> **Aim of the exercise**: Write out all of the data without omission, exactly as shown.

> **Provided information**:
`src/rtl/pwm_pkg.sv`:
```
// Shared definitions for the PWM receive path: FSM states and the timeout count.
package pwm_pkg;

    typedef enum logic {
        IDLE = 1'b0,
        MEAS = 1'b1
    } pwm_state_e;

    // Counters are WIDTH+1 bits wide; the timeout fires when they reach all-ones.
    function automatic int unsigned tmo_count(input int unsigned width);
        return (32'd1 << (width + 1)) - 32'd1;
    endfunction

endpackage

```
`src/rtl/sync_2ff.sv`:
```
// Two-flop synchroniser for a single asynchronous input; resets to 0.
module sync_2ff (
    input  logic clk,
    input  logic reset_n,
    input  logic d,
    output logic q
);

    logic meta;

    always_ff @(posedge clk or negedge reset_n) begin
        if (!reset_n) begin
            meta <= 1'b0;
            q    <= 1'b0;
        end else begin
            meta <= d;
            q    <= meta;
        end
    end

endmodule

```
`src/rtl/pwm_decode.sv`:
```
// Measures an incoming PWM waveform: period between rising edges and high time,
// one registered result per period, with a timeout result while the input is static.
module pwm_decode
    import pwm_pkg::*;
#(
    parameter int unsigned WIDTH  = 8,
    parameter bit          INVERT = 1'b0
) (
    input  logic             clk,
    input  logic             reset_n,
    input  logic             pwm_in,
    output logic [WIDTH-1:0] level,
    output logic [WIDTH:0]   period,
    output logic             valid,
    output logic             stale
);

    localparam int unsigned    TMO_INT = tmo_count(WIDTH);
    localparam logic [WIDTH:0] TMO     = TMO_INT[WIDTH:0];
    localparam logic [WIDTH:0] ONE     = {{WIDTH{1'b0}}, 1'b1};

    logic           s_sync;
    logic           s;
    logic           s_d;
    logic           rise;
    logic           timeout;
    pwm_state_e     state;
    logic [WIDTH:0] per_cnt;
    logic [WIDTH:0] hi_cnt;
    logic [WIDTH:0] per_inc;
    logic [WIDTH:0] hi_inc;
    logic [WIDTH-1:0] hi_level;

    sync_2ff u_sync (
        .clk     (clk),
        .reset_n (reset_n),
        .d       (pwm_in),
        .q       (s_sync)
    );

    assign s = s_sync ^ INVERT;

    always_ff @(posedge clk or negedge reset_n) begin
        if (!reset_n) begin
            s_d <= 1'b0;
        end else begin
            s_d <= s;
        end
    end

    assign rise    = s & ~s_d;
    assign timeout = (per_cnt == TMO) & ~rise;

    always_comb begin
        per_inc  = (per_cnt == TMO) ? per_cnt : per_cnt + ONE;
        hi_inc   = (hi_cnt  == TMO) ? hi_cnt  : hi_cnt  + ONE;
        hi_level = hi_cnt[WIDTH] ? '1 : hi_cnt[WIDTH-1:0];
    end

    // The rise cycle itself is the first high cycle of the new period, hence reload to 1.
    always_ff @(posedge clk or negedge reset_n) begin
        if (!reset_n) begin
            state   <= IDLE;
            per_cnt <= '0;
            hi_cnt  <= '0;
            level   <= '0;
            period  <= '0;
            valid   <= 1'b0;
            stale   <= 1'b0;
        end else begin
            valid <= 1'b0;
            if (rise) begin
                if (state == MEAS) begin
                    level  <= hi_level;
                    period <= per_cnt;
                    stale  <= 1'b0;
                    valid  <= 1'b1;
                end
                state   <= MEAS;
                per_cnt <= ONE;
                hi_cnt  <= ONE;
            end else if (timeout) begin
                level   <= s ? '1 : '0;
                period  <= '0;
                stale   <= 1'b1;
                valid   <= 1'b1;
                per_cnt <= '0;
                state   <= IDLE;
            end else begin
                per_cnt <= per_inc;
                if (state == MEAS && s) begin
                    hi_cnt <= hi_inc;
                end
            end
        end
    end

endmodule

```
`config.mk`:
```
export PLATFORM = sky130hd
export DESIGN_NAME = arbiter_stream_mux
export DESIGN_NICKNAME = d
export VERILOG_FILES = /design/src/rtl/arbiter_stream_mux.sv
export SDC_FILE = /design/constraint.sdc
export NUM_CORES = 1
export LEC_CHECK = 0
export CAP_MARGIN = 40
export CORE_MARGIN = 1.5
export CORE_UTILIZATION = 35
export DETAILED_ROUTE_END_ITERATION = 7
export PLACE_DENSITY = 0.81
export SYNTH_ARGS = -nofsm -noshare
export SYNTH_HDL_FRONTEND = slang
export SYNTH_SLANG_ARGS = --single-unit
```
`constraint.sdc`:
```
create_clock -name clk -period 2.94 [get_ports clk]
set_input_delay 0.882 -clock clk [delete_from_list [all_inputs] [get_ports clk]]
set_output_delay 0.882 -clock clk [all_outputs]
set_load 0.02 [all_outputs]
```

> **Exercise solution**:
`src/rtl/pwm_pkg.sv`:
```
// Shared definitions for the PWM receive path: FSM states and the timeout count.
package pwm_pkg;

    typedef enum logic {
        IDLE = 1'b0,
        MEAS = 1'b1
    } pwm_state_e;

    // Counters are WIDTH+1 bits wide; the timeout fires when they reach all-ones.
    function automatic int unsigned tmo_count(input int unsigned width);
        return (32'd1 << (width + 1)) - 32'd1;
    endfunction

endpackage

```
`src/rtl/sync_2ff.sv`:
```
// Two-flop synchroniser for a single asynchronous input; resets to 0.
module sync_2ff (
    input  logic clk,
    input  logic reset_n,
    input  logic d,
    output logic q
);

    logic meta;

    always_ff @(posedge clk or negedge reset_n) begin
        if (!reset_n) begin
            meta <= 1'b0;
            q    <= 1'b0;
        end else begin
            meta <= d;
            q    <= meta;
        end
    end

endmodule

```
`src/rtl/pwm_decode.sv`:
```
// Measures an incoming PWM waveform: period between rising edges and high time,
// one registered result per period, with a timeout result while the input is static.
module pwm_decode
    import pwm_pkg::*;
#(
    parameter int unsigned WIDTH  = 8,
    parameter bit          INVERT = 1'b0
) (
    input  logic             clk,
    input  logic             reset_n,
    input  logic             pwm_in,
    output logic [WIDTH-1:0] level,
    output logic [WIDTH:0]   period,
    output logic             valid,
    output logic             stale
);

    localparam int unsigned    TMO_INT = tmo_count(WIDTH);
    localparam logic [WIDTH:0] TMO     = TMO_INT[WIDTH:0];
    localparam logic [WIDTH:0] ONE     = {{WIDTH{1'b0}}, 1'b1};

    logic           s_sync;
    logic           s;
    logic           s_d;
    logic           rise;
    logic           timeout;
    pwm_state_e     state;
    logic [WIDTH:0] per_cnt;
    logic [WIDTH:0] hi_cnt;
    logic [WIDTH:0] per_inc;
    logic [WIDTH:0] hi_inc;
    logic [WIDTH-1:0] hi_level;

    sync_2ff u_sync (
        .clk     (clk),
        .reset_n (reset_n),
        .d       (pwm_in),
        .q       (s_sync)
    );

    assign s = s_sync ^ INVERT;

    always_ff @(posedge clk or negedge reset_n) begin
        if (!reset_n) begin
            s_d <= 1'b0;
        end else begin
            s_d <= s;
        end
    end

    assign rise    = s & ~s_d;
    assign timeout = (per_cnt == TMO) & ~rise;

    always_comb begin
        per_inc  = (per_cnt == TMO) ? per_cnt : per_cnt + ONE;
        hi_inc   = (hi_cnt  == TMO) ? hi_cnt  : hi_cnt  + ONE;
        hi_level = hi_cnt[WIDTH] ? '1 : hi_cnt[WIDTH-1:0];
    end

    // The rise cycle itself is the first high cycle of the new period, hence reload to 1.
    always_ff @(posedge clk or negedge reset_n) begin
        if (!reset_n) begin
            state   <= IDLE;
            per_cnt <= '0;
            hi_cnt  <= '0;
            level   <= '0;
            period  <= '0;
            valid   <= 1'b0;
            stale   <= 1'b0;
        end else begin
            valid <= 1'b0;
            if (rise) begin
                if (state == MEAS) begin
                    level  <= hi_level;
                    period <= per_cnt;
                    stale  <= 1'b0;
                    valid  <= 1'b1;
                end
                state   <= MEAS;
                per_cnt <= ONE;
                hi_cnt  <= ONE;
            end else if (timeout) begin
                level   <= s ? '1 : '0;
                period  <= '0;
                stale   <= 1'b1;
                valid   <= 1'b1;
                per_cnt <= '0;
                state   <= IDLE;
            end else begin
                per_cnt <= per_inc;
                if (state == MEAS && s) begin
                    hi_cnt <= hi_inc;
                end
            end
        end
    end

endmodule

```
`config.mk`:
```
export PLATFORM = sky130hd
export DESIGN_NAME = arbiter_stream_mux
export DESIGN_NICKNAME = d
export VERILOG_FILES = /design/src/rtl/arbiter_stream_mux.sv
export SDC_FILE = /design/constraint.sdc
export NUM_CORES = 1
export LEC_CHECK = 0
export CAP_MARGIN = 40
export CORE_MARGIN = 1.5
export CORE_UTILIZATION = 35
export DETAILED_ROUTE_END_ITERATION = 7
export PLACE_DENSITY = 0.81
export SYNTH_ARGS = -nofsm -noshare
export SYNTH_HDL_FRONTEND = slang
export SYNTH_SLANG_ARGS = --single-unit
```
`constraint.sdc`:
```
create_clock -name clk -period 2.94 [get_ports clk]
set_input_delay 0.882 -clock clk [delete_from_list [all_inputs] [get_ports clk]]
set_output_delay 0.882 -clock clk [all_outputs]
set_load 0.02 [all_outputs]
```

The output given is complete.